↓↓↓

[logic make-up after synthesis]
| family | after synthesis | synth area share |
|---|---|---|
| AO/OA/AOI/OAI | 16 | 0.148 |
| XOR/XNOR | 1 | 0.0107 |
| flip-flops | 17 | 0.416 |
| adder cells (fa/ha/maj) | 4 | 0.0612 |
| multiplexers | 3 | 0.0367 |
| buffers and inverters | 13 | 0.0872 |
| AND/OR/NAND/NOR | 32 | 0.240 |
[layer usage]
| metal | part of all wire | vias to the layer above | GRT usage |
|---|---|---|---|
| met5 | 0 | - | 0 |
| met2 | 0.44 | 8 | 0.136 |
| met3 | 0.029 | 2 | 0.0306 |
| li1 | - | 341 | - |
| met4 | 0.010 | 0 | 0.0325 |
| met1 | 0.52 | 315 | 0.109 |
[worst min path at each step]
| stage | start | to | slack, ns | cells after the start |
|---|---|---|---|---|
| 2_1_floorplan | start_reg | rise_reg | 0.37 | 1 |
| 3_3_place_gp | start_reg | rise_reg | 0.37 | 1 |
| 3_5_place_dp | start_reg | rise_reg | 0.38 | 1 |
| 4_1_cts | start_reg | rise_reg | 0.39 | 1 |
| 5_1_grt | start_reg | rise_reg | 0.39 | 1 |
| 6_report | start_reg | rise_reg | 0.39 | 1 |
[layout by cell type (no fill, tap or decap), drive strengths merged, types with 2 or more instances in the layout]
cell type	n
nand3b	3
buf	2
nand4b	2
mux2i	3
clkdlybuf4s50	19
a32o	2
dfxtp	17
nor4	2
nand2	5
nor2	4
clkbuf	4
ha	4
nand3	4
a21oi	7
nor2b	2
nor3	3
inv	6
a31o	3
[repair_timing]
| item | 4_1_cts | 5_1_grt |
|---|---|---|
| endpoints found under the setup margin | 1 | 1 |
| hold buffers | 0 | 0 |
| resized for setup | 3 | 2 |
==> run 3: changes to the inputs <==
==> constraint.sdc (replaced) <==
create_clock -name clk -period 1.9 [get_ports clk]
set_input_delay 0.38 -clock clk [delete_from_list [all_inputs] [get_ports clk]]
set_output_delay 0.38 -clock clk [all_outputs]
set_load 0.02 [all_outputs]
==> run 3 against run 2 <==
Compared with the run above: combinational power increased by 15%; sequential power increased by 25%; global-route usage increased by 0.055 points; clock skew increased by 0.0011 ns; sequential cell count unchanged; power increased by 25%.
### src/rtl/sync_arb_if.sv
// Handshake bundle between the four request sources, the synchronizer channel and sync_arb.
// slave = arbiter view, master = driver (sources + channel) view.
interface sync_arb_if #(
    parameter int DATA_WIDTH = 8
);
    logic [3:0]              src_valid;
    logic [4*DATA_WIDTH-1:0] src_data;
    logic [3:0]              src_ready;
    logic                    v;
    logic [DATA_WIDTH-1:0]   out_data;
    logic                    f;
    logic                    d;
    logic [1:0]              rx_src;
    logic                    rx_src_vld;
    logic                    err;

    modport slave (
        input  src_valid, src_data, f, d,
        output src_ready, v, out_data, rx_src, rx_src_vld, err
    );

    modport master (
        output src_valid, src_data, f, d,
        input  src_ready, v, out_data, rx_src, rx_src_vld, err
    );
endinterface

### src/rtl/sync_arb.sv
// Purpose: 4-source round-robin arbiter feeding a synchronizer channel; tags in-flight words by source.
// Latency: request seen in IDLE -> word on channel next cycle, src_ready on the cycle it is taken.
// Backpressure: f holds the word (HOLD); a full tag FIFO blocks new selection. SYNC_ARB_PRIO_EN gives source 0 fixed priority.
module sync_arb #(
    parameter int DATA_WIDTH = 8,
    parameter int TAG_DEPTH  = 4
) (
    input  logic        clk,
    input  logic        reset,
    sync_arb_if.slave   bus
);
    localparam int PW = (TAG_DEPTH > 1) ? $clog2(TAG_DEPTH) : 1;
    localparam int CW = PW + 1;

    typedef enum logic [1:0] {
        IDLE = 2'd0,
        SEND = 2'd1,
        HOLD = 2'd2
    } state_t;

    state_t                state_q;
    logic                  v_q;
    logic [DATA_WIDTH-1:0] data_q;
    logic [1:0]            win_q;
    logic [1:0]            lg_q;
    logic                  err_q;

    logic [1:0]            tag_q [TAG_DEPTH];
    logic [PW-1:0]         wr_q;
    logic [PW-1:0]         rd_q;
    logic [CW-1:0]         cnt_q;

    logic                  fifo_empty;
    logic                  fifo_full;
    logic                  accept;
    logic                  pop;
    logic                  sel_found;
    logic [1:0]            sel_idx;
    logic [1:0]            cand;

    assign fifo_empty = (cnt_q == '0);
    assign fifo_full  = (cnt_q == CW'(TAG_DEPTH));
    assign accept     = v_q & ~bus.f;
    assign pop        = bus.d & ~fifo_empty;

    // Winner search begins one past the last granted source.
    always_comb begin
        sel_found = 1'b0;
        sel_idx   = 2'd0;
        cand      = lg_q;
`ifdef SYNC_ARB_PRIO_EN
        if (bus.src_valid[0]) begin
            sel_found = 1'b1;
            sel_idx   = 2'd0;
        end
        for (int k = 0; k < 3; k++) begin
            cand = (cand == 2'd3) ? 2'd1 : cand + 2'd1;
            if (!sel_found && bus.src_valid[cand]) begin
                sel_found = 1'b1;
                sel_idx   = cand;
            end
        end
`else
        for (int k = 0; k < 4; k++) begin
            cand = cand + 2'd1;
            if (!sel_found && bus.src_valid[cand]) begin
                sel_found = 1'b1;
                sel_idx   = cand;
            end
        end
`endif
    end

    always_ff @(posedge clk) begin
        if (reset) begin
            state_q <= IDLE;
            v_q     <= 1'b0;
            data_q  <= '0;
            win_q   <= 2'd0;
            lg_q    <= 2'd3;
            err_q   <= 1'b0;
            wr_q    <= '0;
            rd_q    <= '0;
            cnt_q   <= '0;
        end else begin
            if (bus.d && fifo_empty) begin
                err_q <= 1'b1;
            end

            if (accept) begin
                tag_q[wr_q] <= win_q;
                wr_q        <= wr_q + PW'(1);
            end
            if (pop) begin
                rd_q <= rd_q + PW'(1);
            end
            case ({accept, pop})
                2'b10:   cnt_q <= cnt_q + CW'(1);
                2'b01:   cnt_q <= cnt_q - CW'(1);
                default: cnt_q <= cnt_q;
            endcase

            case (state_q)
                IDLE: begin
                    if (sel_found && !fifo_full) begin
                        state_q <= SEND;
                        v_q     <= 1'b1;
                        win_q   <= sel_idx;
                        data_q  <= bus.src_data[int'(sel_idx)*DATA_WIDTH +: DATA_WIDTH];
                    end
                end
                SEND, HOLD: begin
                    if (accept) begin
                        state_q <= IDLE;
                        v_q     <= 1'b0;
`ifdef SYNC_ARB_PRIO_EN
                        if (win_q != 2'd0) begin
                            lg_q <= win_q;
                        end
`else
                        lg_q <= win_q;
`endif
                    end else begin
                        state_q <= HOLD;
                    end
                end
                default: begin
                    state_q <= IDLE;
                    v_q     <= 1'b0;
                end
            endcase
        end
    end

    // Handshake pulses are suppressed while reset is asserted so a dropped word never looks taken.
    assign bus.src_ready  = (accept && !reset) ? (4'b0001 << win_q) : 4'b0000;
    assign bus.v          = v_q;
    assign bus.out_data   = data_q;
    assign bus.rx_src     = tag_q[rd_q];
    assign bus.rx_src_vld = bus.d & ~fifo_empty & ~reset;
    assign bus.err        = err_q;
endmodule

↑↑↑

• PROBLEM TO WORK ON: Please return every line of the listing exactly.

• RESPONSE TO THE EXERCISE:
[logic make-up after synthesis]
| family | after synthesis | synth area share |
|---|---|---|
| AO/OA/AOI/OAI | 16 | 0.148 |
| XOR/XNOR | 1 | 0.0107 |
| flip-flops | 17 | 0.416 |
| adder cells (fa/ha/maj) | 4 | 0.0612 |
| multiplexers | 3 | 0.0367 |
| buffers and inverters | 13 | 0.0872 |
| AND/OR/NAND/NOR | 32 | 0.240 |
[layer usage]
| metal | part of all wire | vias to the layer above | GRT usage |
|---|---|---|---|
| met5 | 0 | - | 0 |
| met2 | 0.44 | 8 | 0.136 |
| met3 | 0.029 | 2 | 0.0306 |
| li1 | - | 341 | - |
| met4 | 0.010 | 0 | 0.0325 |
| met1 | 0.52 | 315 | 0.109 |
[worst min path at each step]
| stage | start | to | slack, ns | cells after the start |
|---|---|---|---|---|
| 2_1_floorplan | start_reg | rise_reg | 0.37 | 1 |
| 3_3_place_gp | start_reg | rise_reg | 0.37 | 1 |
| 3_5_place_dp | start_reg | rise_reg | 0.38 | 1 |
| 4_1_cts | start_reg | rise_reg | 0.39 | 1 |
| 5_1_grt | start_reg | rise_reg | 0.39 | 1 |
| 6_report | start_reg | rise_reg | 0.39 | 1 |
[layout by cell type (no fill, tap or decap), drive strengths merged, types with 2 or more instances in the layout]
cell type	n
nand3b	3
buf	2
nand4b	2
mux2i	3
clkdlybuf4s50	19
a32o	2
dfxtp	17
nor4	2
nand2	5
nor2	4
clkbuf	4
ha	4
nand3	4
a21oi	7
nor2b	2
nor3	3
inv	6
a31o	3
[repair_timing]
| item | 4_1_cts | 5_1_grt |
|---|---|---|
| endpoints found under the setup margin | 1 | 1 |
| hold buffers | 0 | 0 |
| resized for setup | 3 | 2 |
==> run 3: changes to the inputs <==
==> constraint.sdc (replaced) <==
create_clock -name clk -period 1.9 [get_ports clk]
set_input_delay 0.38 -clock clk [delete_from_list [all_inputs] [get_ports clk]]
set_output_delay 0.38 -clock clk [all_outputs]
set_load 0.02 [all_outputs]
==> run 3 against run 2 <==
Compared with the run above: combinational power increased by 15%; sequential power increased by 25%; global-route usage increased by 0.055 points; clock skew increased by 0.0011 ns; sequential cell count unchanged; power increased by 25%.
### src/rtl/sync_arb_if.sv
// Handshake bundle between the four request sources, the synchronizer channel and sync_arb.
// slave = arbiter view, master = driver (sources + channel) view.
interface sync_arb_if #(
    parameter int DATA_WIDTH = 8
);
    logic [3:0]              src_valid;
    logic [4*DATA_WIDTH-1:0] src_data;
    logic [3:0]              src_ready;
    logic                    v;
    logic [DATA_WIDTH-1:0]   out_data;
    logic                    f;
    logic                    d;
    logic [1:0]              rx_src;
    logic                    rx_src_vld;
    logic                    err;

    modport slave (
        input  src_valid, src_data, f, d,
        output src_ready, v, out_data, rx_src, rx_src_vld, err
    );

    modport master (
        output src_valid, src_data, f, d,
        input  src_ready, v, out_data, rx_src, rx_src_vld, err
    );
endinterface

### src/rtl/sync_arb.sv
// Purpose: 4-source round-robin arbiter feeding a synchronizer channel; tags in-flight words by source.
// Latency: request seen in IDLE -> word on channel next cycle, src_ready on the cycle it is taken.
// Backpressure: f holds the word (HOLD); a full tag FIFO blocks new selection. SYNC_ARB_PRIO_EN gives source 0 fixed priority.
module sync_arb #(
    parameter int DATA_WIDTH = 8,
    parameter int TAG_DEPTH  = 4
) (
    input  logic        clk,
    input  logic        reset,
    sync_arb_if.slave   bus
);
    localparam int PW = (TAG_DEPTH > 1) ? $clog2(TAG_DEPTH) : 1;
    localparam int CW = PW + 1;

    typedef enum logic [1:0] {
        IDLE = 2'd0,
        SEND = 2'd1,
        HOLD = 2'd2
    } state_t;

    state_t                state_q;
    logic                  v_q;
    logic [DATA_WIDTH-1:0] data_q;
    logic [1:0]            win_q;
    logic [1:0]            lg_q;
    logic                  err_q;

    logic [1:0]            tag_q [TAG_DEPTH];
    logic [PW-1:0]         wr_q;
    logic [PW-1:0]         rd_q;
    logic [CW-1:0]         cnt_q;

    logic                  fifo_empty;
    logic                  fifo_full;
    logic                  accept;
    logic                  pop;
    logic                  sel_found;
    logic [1:0]            sel_idx;
    logic [1:0]            cand;

    assign fifo_empty = (cnt_q == '0);
    assign fifo_full  = (cnt_q == CW'(TAG_DEPTH));
    assign accept     = v_q & ~bus.f;
    assign pop        = bus.d & ~fifo_empty;

    // Winner search begins one past the last granted source.
    always_comb begin
        sel_found = 1'b0;
        sel_idx   = 2'd0;
        cand      = lg_q;
`ifdef SYNC_ARB_PRIO_EN
        if (bus.src_valid[0]) begin
            sel_found = 1'b1;
            sel_idx   = 2'd0;
        end
        for (int k = 0; k < 3; k++) begin
            cand = (cand == 2'd3) ? 2'd1 : cand + 2'd1;
            if (!sel_found && bus.src_valid[cand]) begin
                sel_found = 1'b1;
                sel_idx   = cand;
            end
        end
`else
        for (int k = 0; k < 4; k++) begin
            cand = cand + 2'd1;
            if (!sel_found && bus.src_valid[cand]) begin
                sel_found = 1'b1;
                sel_idx   = cand;
            end
        end
`endif
    end

    always_ff @(posedge clk) begin
        if (reset) begin
            state_q <= IDLE;
            v_q     <= 1'b0;
            data_q  <= '0;
            win_q   <= 2'd0;
            lg_q    <= 2'd3;
            err_q   <= 1'b0;
            wr_q    <= '0;
            rd_q    <= '0;
            cnt_q   <= '0;
        end else begin
            if (bus.d && fifo_empty) begin
                err_q <= 1'b1;
            end

            if (accept) begin
                tag_q[wr_q] <= win_q;
                wr_q        <= wr_q + PW'(1);
            end
            if (pop) begin
                rd_q <= rd_q + PW'(1);
            end
            case ({accept, pop})
                2'b10:   cnt_q <= cnt_q + CW'(1);
                2'b01:   cnt_q <= cnt_q - CW'(1);
                default: cnt_q <= cnt_q;
            endcase

            case (state_q)
                IDLE: begin
                    if (sel_found && !fifo_full) begin
                        state_q <= SEND;
                        v_q     <= 1'b1;
                        win_q   <= sel_idx;
                        data_q  <= bus.src_data[int'(sel_idx)*DATA_WIDTH +: DATA_WIDTH];
                    end
                end
                SEND, HOLD: begin
                    if (accept) begin
                        state_q <= IDLE;
                        v_q     <= 1'b0;
`ifdef SYNC_ARB_PRIO_EN
                        if (win_q != 2'd0) begin
                            lg_q <= win_q;
                        end
`else
                        lg_q <= win_q;
`endif
                    end else begin
                        state_q <= HOLD;
                    end
                end
                default: begin
                    state_q <= IDLE;
                    v_q     <= 1'b0;
                end
            endcase
        end
    end

    // Handshake pulses are suppressed while reset is asserted so a dropped word never looks taken.
    assign bus.src_ready  = (accept && !reset) ? (4'b0001 << win_q) : 4'b0000;
    assign bus.v          = v_q;
    assign bus.out_data   = data_q;
    assign bus.rx_src     = tag_q[rd_q];
    assign bus.rx_src_vld = bus.d & ~fifo_empty & ~reset;
    assign bus.err        = err_q;
endmodule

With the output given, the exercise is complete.